I am working on a linux machine using bash.
My question is, how can I skip lines in the query file using grep?
I am working with a large ~16Gb .fastq file named example.fastq
which has the following format.
example.fastq
@SRR6750041.1 1/1
CTGGANAAGTGAAATAATATAAATTTTTCCACTATTGAATAAAAGCAACTTAAATTTTCTAAGTCG
+
AAAAA#EEEEEEEEEEEEEEEEEEEEEEEAEEEEEEEEEEEEEEEEEEEEEEEEEA<AAEEEEE<6
@SRR6750041.2 2/1
CTATANTATTCTATATTTATTCTAGATAAAAGCATTCTATATTTAGCATATGTCTAGCAAAAAAAA
+
AAAAA#EE6EEEEEEEEEEEEAAEEAEEEEEEEEEEEE/EAE/EAE/EA/EAEAAAE//EEAEAA6
@SRR6750041.3 3/1
ATCCANAATGATGTGTTGCTCTGGAGGTACAGAGATAACGTCAGCTGGAATAGTTTCCCCTCACAG
+
AAAAA#EE6E6EEEEEE6EEEEAEEEEEEEEEEE//EAEEEEEAAEAEEEAE/EAEEA6/EEA<E/
@SRR6750041.4 4/1
ACACCNAATGCTCTGGCCTCTCAAGCACGTGGATTATGCCAGAGAGGCCAGAGCATTCTTCGTACA
+
/AAAA#EEEEEEEEEEEEEEEEEEEEEEEEEEEEEEEEEEEEEEEEEAE/E/<//AEA/EA//E//
@SRR6750041.5 5/1
CAGCANTTCTCGCTCACCAACTCCAAAGCAAAAGAAGAAGAAAAAGAAGAAAGATAGAGTACGCAG
+
AAAAA#EEEEEEEEEEEEEAEEEEEEEEEEEEEEEEEEEEEEEEEEEEE/EEEAEEEAEEE<EE/E
I need to extract lines containing a strings of interest @SRR6750041.2
@SRR6750041.5
stored in a bash array called IDarray
as well as the 3 lines following each match.
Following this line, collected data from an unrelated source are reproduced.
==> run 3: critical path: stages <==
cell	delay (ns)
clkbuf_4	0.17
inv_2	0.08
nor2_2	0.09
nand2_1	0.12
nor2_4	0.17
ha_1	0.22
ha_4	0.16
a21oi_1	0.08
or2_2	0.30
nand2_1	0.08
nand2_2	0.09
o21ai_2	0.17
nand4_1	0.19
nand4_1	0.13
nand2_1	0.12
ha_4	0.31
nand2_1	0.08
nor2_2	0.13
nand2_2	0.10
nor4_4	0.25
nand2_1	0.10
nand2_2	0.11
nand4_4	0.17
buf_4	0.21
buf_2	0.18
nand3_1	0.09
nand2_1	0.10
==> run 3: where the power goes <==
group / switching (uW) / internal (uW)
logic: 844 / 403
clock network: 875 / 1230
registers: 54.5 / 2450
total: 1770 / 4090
File: src/hdl/dsd_pkg.sv
package dsd_pkg;

  localparam int MAX_SUMS  = 1024;
  localparam int MAX_FACES = 256;

  localparam int SUM_AW  = $clog2(MAX_SUMS);
  localparam int USED_W  = $clog2(MAX_SUMS + 1);
  localparam int NU_W    = USED_W + 1;
  localparam int FACES_W = 9;
  localparam int CNT_W   = 64;
  localparam int PCT_W   = 7;

  localparam logic [PCT_W-1:0] PCT_FULL = 7'd100;

  typedef enum logic [1:0] {
    CMD_CLEAR  = 2'd0,
    CMD_ADJUST = 2'd1,
    CMD_ROLL   = 2'd2,
    CMD_QUERY  = 2'd3
  } cmd_t;

  typedef enum logic [2:0] {
    ST_DONE       = 3'd0,
    ST_CERTAIN    = 3'd1,
    ST_IMPOSSIBLE = 3'd2,
    ST_CHANCE     = 3'd3,
    ST_ERROR      = 3'd4
  } status_t;

  typedef enum logic [2:0] {
    S_INIT,
    S_IDLE,
    S_RCHK,
    S_ROLL,
    S_QRY,
    S_PCT,
    S_DONE
  } state_t;

endpackage

File: src/hdl/dsd_pct.sv
module dsd_pct (
  input  logic                            clk,
  input  logic                            rst,
  input  logic                            start,
  input  logic [dsd_pkg::CNT_W-1:0]       part,
  input  logic [dsd_pkg::CNT_W-1:0]       whole,
  output logic                            done,
  output logic [dsd_pkg::PCT_W-1:0]       quo
);

  // floor(part*100/whole): 100 steps of compare and subtract
  logic                          busy;
  logic [dsd_pkg::PCT_W-1:0]     cnt;
  logic [dsd_pkg::CNT_W-1:0]     rem;
  logic [dsd_pkg::CNT_W-1:0]     diff;
  logic [dsd_pkg::CNT_W-1:0]     step;

  always_ff @(posedge clk) begin
    if (rst) begin
      busy <= 1'b0;
      done <= 1'b0;
      cnt  <= '0;
    end else begin
      done <= 1'b0;
      if (start) begin
        rem  <= '0;
        diff <= whole - part;
        step <= part;
        if (part >= whole) begin
          quo  <= dsd_pkg::PCT_FULL;
          done <= 1'b1;
        end else begin
          quo  <= '0;
          cnt  <= dsd_pkg::PCT_FULL;
          busy <= 1'b1;
        end
      end else if (busy) begin
        if (rem >= diff) begin
          rem <= rem - diff;
          quo <= quo + 1'b1;
        end else begin
          rem <= rem + step;
        end
        cnt <= cnt - 1'b1;
        if (cnt == 7'd1) begin
          busy <= 1'b0;
          done <= 1'b1;
        end
      end
    end
  end

endmodule

File: config.mk
export PLATFORM = sky130hd
export DESIGN_NAME = dsd_pct
export DESIGN_NICKNAME = d
export VERILOG_FILES = /design/src/hdl/dsd_pkg.sv /design/src/hdl/dsd_pct.sv
export SDC_FILE = /design/constraint.sdc
export NUM_CORES = 1
export LEC_CHECK = 0
export BUFFER_PORTS_ARGS = -buffer_cell sky130_fd_sc_hd__buf_4
export CORE_AREA = 2 2 210 212
export DETAILED_ROUTE_END_ITERATION = 7
export DIE_AREA = 0 0 212 214
export PLACE_DENSITY = 0.7
export SYNTH_ARGS = -nofsm -noshare
export SYNTH_HDL_FRONTEND = slang
export SYNTH_SLANG_ARGS = --single-unit
File: constraint.sdc
create_clock -name clk -period 19.6 [get_ports clk]
set_clock_uncertainty 0.15 [all_clocks]
set_input_delay 0 -clock clk [delete_from_list [all_inputs] [get_ports clk]]
set_output_delay 0 -clock clk [all_outputs]
set_load 0.05 [all_outputs]
# Yosys cells after proc, flatten, opt, wreduce, memory -nomap -nowiden
# Index checks and enable logic that the tools add are counted.
op_classes:
  add_sub_neg: 5
  magnitude_cmp: 2
  n_eq_ne: 2
  muxes: 17
  n_bitwise: 1
  n_reduce_logical: 6
ops:
  columns: ["op", "n"]
  rows:
  - ["greater-or-equal comparator 64 bit", 2]
  - ["2-to-1 mux 64 bit", 2]
  - ["subtractor 64 bit", 2]
  - ["adder 64 bit", 1]
  - ["2-to-1 mux 7 bit", 7]
  - ["2-to-1 mux 1 bit", 8]
  - ["adder 7 x 1 -> 7 bit (second input constant)", 1]
  - ["== test 7 x 1 -> 1 bit (second input constant)", 1]
  - ["subtractor 7 x 1 -> 7 bit (second input constant)", 1]
  - ["AND reduction 2 bit", 3]
  - ["nonzero test 2 bit", 2]
  - ["AND reduction 3 bit", 1]
  - ["!= test 2 bit (second input constant)", 1]
  - ["NOT 1 bit", 1]
totals:
  ff_bits: 208
  in_bits: 131
  out_inout_bits: 8
  word_cells: 40

# Logic depth before layout (Yosys ltp)
depth:
  ltp_word: 4
  ltp_mapped: 17
  ltp_nobuf: 15

# Least setup slack after synthesis
# No wires, ideal clock.
synth_timing:
  path_type: "input to register"
  start: "in start"
  end: "reg diff[0] in the netlist's numbering (enable)"
  setup_ns: 0.617
  arrival_time_ns: 5.534
  required_ns: 18.833
  slack_ns: 13.299
  stages: 2
  path_buffers: 0
  path_cell_list: "clkinv_1 > nor2_1"
synth_via:
  elab_chain_len: 1
synth_lines:
  columns: ["item", "line_no", "source"]
  rows:
  - ["start: declaration", "dsd_pct.sv:4", "input logic start,"]
  - ["AND reduction 2 bit (no line)", null, null]
  - ["end signal: assignment", "dsd_pct.sv:27", "diff <= whole - part;"]
  - ["end: declaration", "dsd_pct.sv:15", "logic [dsd_pkg::CNT_W-1:0] diff;"]
# Every way passes these cells.
# A chain may end at the register's enable or synchronous reset.

# Worst setup path in the final report
layout_timing:
  start: "in part[0] in the netlist's numbering"
  end: "reg diff[58] in the netlist's numbering (data pin)"
layout_via:
  elab_chain_len: 1
layout_lines:
  columns: ["item", "line_no", "source"]
  rows:
  - ["start: declaration", "dsd_pct.sv:5", "input logic [dsd_pkg::CNT_W-1:0] part,"]
  - ["subtractor 64 bit", "dsd_pct.sv:27", null]
# Every way passes these cells.

==> results.txt <==
- The flow ran to the end, and the final reports show no timing, DRC or antenna violations.
- Longest Clk Path Bufs: 3
* Root cell of the clock tree: clkbuf_16
- The first TritonRoute pass finished after 5 iterations.
* Antenna diode count: 0
* WL met1: 25500 um
- In this run the top signal layer used is met4.
- The Yosys step of the flow raised 0 warnings.
* Clock H-tree levels: 1
* Commonest register cell after synthesis: edfxtp_1
- The synthesized design contains 199 enable-type register cells.
- In the finished design, the share of the clock period the worst path needs comes to 0.264.
* Startpoint of the lowest-slack hold path: part[35]
- Achievable Freq: 193 MHz
- The clock reaches the later pin of the worst-skew pair after 0.56 ns.
* Met2 wire len: 26900 um
- Synthesized instance count: 2243
* IO Port Bufs: 138
* Top fanout value on the critical path: 5
- Via count of the first global-routing pass: 17178
- Summed over all cells, the static leakage comes to 0.00993 uW.
- Dividing the detail-routed wire length by the instance count gives 18.7 um.
* First-pass GRT wire length: 90700 um
* Placer's final routability congestion estimate: 0.955
- The count of nets left with antenna violations once routing finished came out at 0.
- Core box area: 42900 um2
- Cell depth of the worst min-delay path: 2
- Gates resized during post-CTS repair numbered 0.
- Max Transition Viols Final: 0
* Hold worst-path end: step[35]$_DFFE_PP_
* Top cells by area, synth: edfxtp_1, ha_1, a21oi_1
* Fin nets: 2793
- Summed over all nets, wire length on met3 after detailed routing comes to 3200 um.
- Number of register bits inferred by synthesis: 208
* Slew at the pin with the worst max-slew slack: 1.10 ns
- Most frequently used cell type in the post-synthesis netlist: a21oi_1
* Setup Slack @ Placement: 14.83 ns
* Arr. time, crit path: 5.34 ns
- TritonCTS built the clock tree.
* Syn_area_per_cell: 8.54 um2
- Buffer count from post-CTS setup fixing: 0
* Multi-input gate area: 11900 um2
- Overall global routing resource usage: 0.248
- Number of filler instances in the final layout: 3880
- The total overflow left after global routing is 0.
* Hold buffer count at cts: 145
- Worst slew margin: 0.259
- Initial antenna violation count: 0
- The detailed router placed 17869 vias in this run.
- During I/O placement, the number of pins put on the boundary was 139.
- Number of nets produced by synthesis: 2571
* Die span in x: 212 um
* Wirelength, routed: 57400 um
* Most area-hungry cell type in the Yosys netlist: edfxtp_1
- The die covers 45400 um2.
* Vertical die dimension: 214 um
- Ratio of routed vias to standard cells: 5.83
* Initial drt markers: 1603
- Measured in cells, the most critical reg-to-reg path has a length of 15.
- Max-cap violations in this run came to 0.
- Counting the buffers created by CTS gives 27.
- Of the cells placed in the final design, the portion with a size suffix greater than 1 is 0.0874.
- After synthesis the cells add up to 19100 um2.
- Area used by sequential logic in the layout: 6160 um2
* Clock slew at the register clock pins of the worst setup and hold paths: 0.06 ns
* Top post-synthesis cells by count: a21oi_1, nor2_1, edfxtp_1
* Power density over the cells: 87.7 nW/um2
- Post-route minimum period: 5.18 ns
- Share of Yosys cell area claimed by the top area cell type: 0.312
- Classification of the worst setup path: in -> reg
* Critical R2R Launch: rem[0]$_SDFFCE_PP0P_
- The clock net in this run drives a total of 208 sinks.
* Maximum number of pins on one net before global-route repair: 65
- For this run, design rule violations remaining after detail routing come to 0.
- Sequential element share of the synthesized area: 0.321
- Proportion of synthesized flip-flops having asynchronous set or reset: 0
- VDD sags by at most 0.0000669 V.
* Least setup slack across all paths after layout: 14.42 ns
- The wire-length estimate of the detail-placed layout is 43500 um.
- The setup check on the worst reg-to-reg path leaves a slack of 14.81 ns.
* Area growth syn-to-layout: 19.3%
* Startpoint Class: input pin
- For the worst setup path, the data required time is 19.76 ns.
* Worst reg2reg path endpoint: rem[59]$_SDFFCE_PP0P_
- Worst hold-check path type: in -> reg
- For this configuration, the core starts out at a cell density of 0.447.
- Critical path capture point type: flop
- Standard-cell row count: 76
- Counting distinct cell types in the post-synthesis netlist gives 80.
* Number of failing setup endpoints in the final timing report: 0
* RSZ-0062 raised after global routing: no
- The final-report hold violation count came to 0.
* Total Neg Setup Slack: 0 ns
==> layout make-up <==
cell class | count | area share
Clock inverter | 8 | 0.00296
Clock buffer | 38 | 0.0314
Multi-Input combinational cell | 1740 | 0.521
Inverter | 199 | 0.0327
Tap cell | 585 | 0.0320
Sequential cell | 208 | 0.269
Timing Repair Buffer | 289 | 0.111
==> power breakdown <==
part	switching [uW]	internal, uW	leakage [uW]
Combinational	564	389	0.00759
Sequential	28.6	561	0.00196
Clock	195	265	0.000377
Total	788	1210	0.00993
==> sequential cells by signal, indices dropped and copies added, names as in the netlist <==
register / flops
quo: 7
busy: 1
rem: 64
done: 1
cnt: 7
step: 64
diff: 64
==> critical path, cell delays in order <==
cell           delay (ns)
dlygate4sd3_1        0.55
buf_4                0.14
ha_1                 0.24
fa_1                 0.43
nor2b_1              0.22
o31ai_1              0.15
a21oi_1              0.30
o22ai_1              0.28
o41ai_2              0.74
a31oi_1              0.36
o21ai_1              0.51
a211oi_1             0.16
nor2_1               0.35
a221oi_1             0.17
xnor2_1              0.16
dlygate4sd3_1        0.56
==> routing by layer <==
metal / GRT usage / vias up
met5: 0 / -
met4: 0.0789 / 0
met3: 0.0185 / 105
met2: 0.414 / 620
met1: 0.342 / 8491
li1: - / 8653
==> cell families (layout without fill, tap and decap cells) <==
kind of cell	Yosys count	in the layout	synth area share
XOR/XNOR	180	180	0.0823
buffers and inverters	295	534	0.0583
AO/OA/AOI/OAI	759	759	0.257
multiplexers	7	7	0.00366
AND/OR/NAND/NOR	597	597	0.147
adder cells (fa/ha/maj)	197	197	0.130
flip-flops	208	208	0.321
==> worst max path at each step <==
stage	cells past startpoint	end	from	slack, ns
after floorplan	2	diff[0]$_DFFE_PP_	start	13.30
after global placement	15	rem[59]$_SDFFCE_PP0P_	rem[0]$_SDFFCE_PP0P_	14.93
after detailed placement	15	rem[59]$_SDFFCE_PP0P_	rem[0]$_SDFFCE_PP0P_	14.83
after CTS	16	diff[58]$_DFFE_PP_	part[0]	14.52
after global routing	16	diff[58]$_DFFE_PP_	part[0]	14.20
final	16	diff[58]$_DFFE_PP_	part[0]	14.42
==> layout by cell type, fill, tap and decap left out, types with 6 or more instances in the layout <==
cell type,netlist,final
a21oi_1,257,257
nor2_1,210,208
edfxtp_1,199,199
inv_1,198,198
ha_1,194,194
dlygate4sd3_1,0,145
buf_4,0,144
nand2_1,141,141
o21ai_0,124,124
xnor2_1,119,119
a21o_1,112,112
xor2_1,61,61
nand4_1,57,57
o21bai_1,43,43
nand3_1,36,36
clkbuf_16,0,27
a31oi_1,26,26
o22ai_1,25,25
and3_1,24,24
a211oi_1,24,24
nor3_1,23,23
nor2b_1,22,22
nand2b_1,21,21
o21a_1,18,18
o211ai_1,16,16
and2_1,15,15
or3_1,15,15
o31ai_1,12,12
a21boi_0,12,12
clkbuf_1,84,11
or2_2,10,10
a221oi_1,10,10
dfxtp_1,9,9
a211o_1,8,8
nor4_1,7,7
mux2i_1,7,7
o221ai_1,6,6
o21ai_1,6,6
o31a_1,6,6
==> stage by stage <==
stage / util / hold slack (ns) / total power, uW / cells / cell area (um2)
global placement: 0.481 / 0.0369 / 1480 / 2876 / 20600
CTS: 0.533 / 0.00231 / 1990 / 3067 / 22800
finish: 0.533 / 0.0178 / 2000 / 3067 / 22800
floorplan: - / -0.0809 / 1270 / 2243 / 19100
detailed placement: 0.481 / 0.0388 / 1490 / 2876 / 20600
global route: 0.533 / 0.0157 / 2120 / 3067 / 22800
No activity file was read; power rests on OpenSTA's default activity.
===== src/hw/rtl/ihex_buf.sv =====
// ----------------------------------------------------------------------------
// ihex_buf
// Record data buffer: one write port, one registered read port.
// ----------------------------------------------------------------------------
module ihex_buf
    import ihex_pkg::*;
#(
    parameter int unsigned RECORD_BYTES = RECORD_BYTES_DEF
) (
    input  logic                                                 i_clk,
    input  logic                                                 i_we,
    input  logic [((RECORD_BYTES > 1) ? $clog2(RECORD_BYTES) : 1)-1:0] i_waddr,
    input  logic [BYTE_W-1:0]                                    i_wdata,
    input  logic [((RECORD_BYTES > 1) ? $clog2(RECORD_BYTES) : 1)-1:0] i_raddr,
    output logic [BYTE_W-1:0]                                    o_rdata
);

    logic [BYTE_W-1:0] r_mem [RECORD_BYTES];
    logic [BYTE_W-1:0] r_rdata;

    always_ff @(posedge i_clk) begin
        if (i_we) begin
            r_mem[i_waddr] <= i_wdata;
        end
    end

    always_ff @(posedge i_clk) begin
        r_rdata <= r_mem[i_raddr];
    end

    assign o_rdata = r_rdata;

endmodule


===== src/hw/rtl/ihex_chk.sv =====
// ----------------------------------------------------------------------------
// ihex_chk
// Shared checksum accumulator; yields the two's-complement checksum.
// ----------------------------------------------------------------------------
module ihex_chk
    import ihex_pkg::*;
(
    input  logic              i_clk,
    input  t_chk_ctl          i_ctl,
    input  logic [BYTE_W-1:0] i_byte,
    output logic [BYTE_W-1:0] o_csum
);

    logic [BYTE_W-1:0] r_sum;

    always_ff @(posedge i_clk) begin
        if (i_ctl.clr) begin
            r_sum <= '0;
        end else if (i_ctl.add) begin
            r_sum <= r_sum + i_byte;
        end
    end

    assign o_csum = BYTE_W'(0) - r_sum;

endmodule


===== src/flat_wrapper.sv =====
// flat-port wrapper written by rule: the top's interface ports become plain ports
module intel_hex_record_encoder_top_flat import ihex_pkg::*;
#(
    parameter int unsigned RECORD_BYTES = RECORD_BYTES_DEF
)
  (i_clk, i_rst_n, i_in_valid, i_in_data_byte, i_in_final_byte, i_in_ready, o_out_valid, o_out_ascii_char, o_out_run_last, o_out_ready);
  ihex_in_if i_in_i ();
  ihex_out_if o_out_i ();
  input  logic i_clk;
  input  logic i_rst_n;
  input wire logic [$bits(i_in_i.valid)-1:0] i_in_valid;
  input wire logic [$bits(i_in_i.data_byte)-1:0] i_in_data_byte;
  input wire logic [$bits(i_in_i.final_byte)-1:0] i_in_final_byte;
  output wire logic [$bits(i_in_i.ready)-1:0] i_in_ready;
  output wire logic [$bits(o_out_i.valid)-1:0] o_out_valid;
  output wire logic [$bits(o_out_i.ascii_char)-1:0] o_out_ascii_char;
  output wire logic [$bits(o_out_i.run_last)-1:0] o_out_run_last;
  input wire logic [$bits(o_out_i.ready)-1:0] o_out_ready;
  assign i_in_i.valid = i_in_valid;
  assign i_in_i.data_byte = i_in_data_byte;
  assign i_in_i.final_byte = i_in_final_byte;
  assign i_in_ready = i_in_i.ready;
  assign o_out_valid = o_out_i.valid;
  assign o_out_ascii_char = o_out_i.ascii_char;
  assign o_out_run_last = o_out_i.run_last;
  assign o_out_i.ready = o_out_ready;
  intel_hex_record_encoder_top #(.RECORD_BYTES(RECORD_BYTES)) u_core (.i_clk(i_clk), .i_rst_n(i_rst_n), .i_in(i_in_i), .o_out(o_out_i));
endmodule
The following grep command allows me to do this
for ID in "${IDarray[@]}";
do
grep -F -A 3 "$ID " example.fastq
done
This correctly output the following.
@SRR6750041.2 2/1
CTATANTATTCTATATTTATTCTAGATAAAAGCATTCTATATTTAGCATATGTCTAGCAAAAAAAA
+
AAAAA#EE6EEEEEEEEEEEEAAEEAEEEEEEEEEEEE/EAE/EAE/EA/EAEAAAE//EEAEAA6
@SRR6750041.5 5/1
CAGCANTTCTCGCTCACCAACTCCAAAGCAAAAGAAGAAGAAAAAGAAGAAAGATAGAGTACGCAG
+
AAAAA#EEEEEEEEEEEEEAEEEEEEEEEEEEEEEEEEEEEEEEEEEEE/EEEAEEEAEEE<EE/E
I am looking for ways to speed this process up... one way would be to reduce the number of lines searched by grep by restricting the search to lines beginning with @ or skipping lines that can not possibly contain the match @SRR6750041.1
such as lines 2,3,4 and 6,7,8 etc. Is there a way to do this using grep? Alternative methods are also welcome!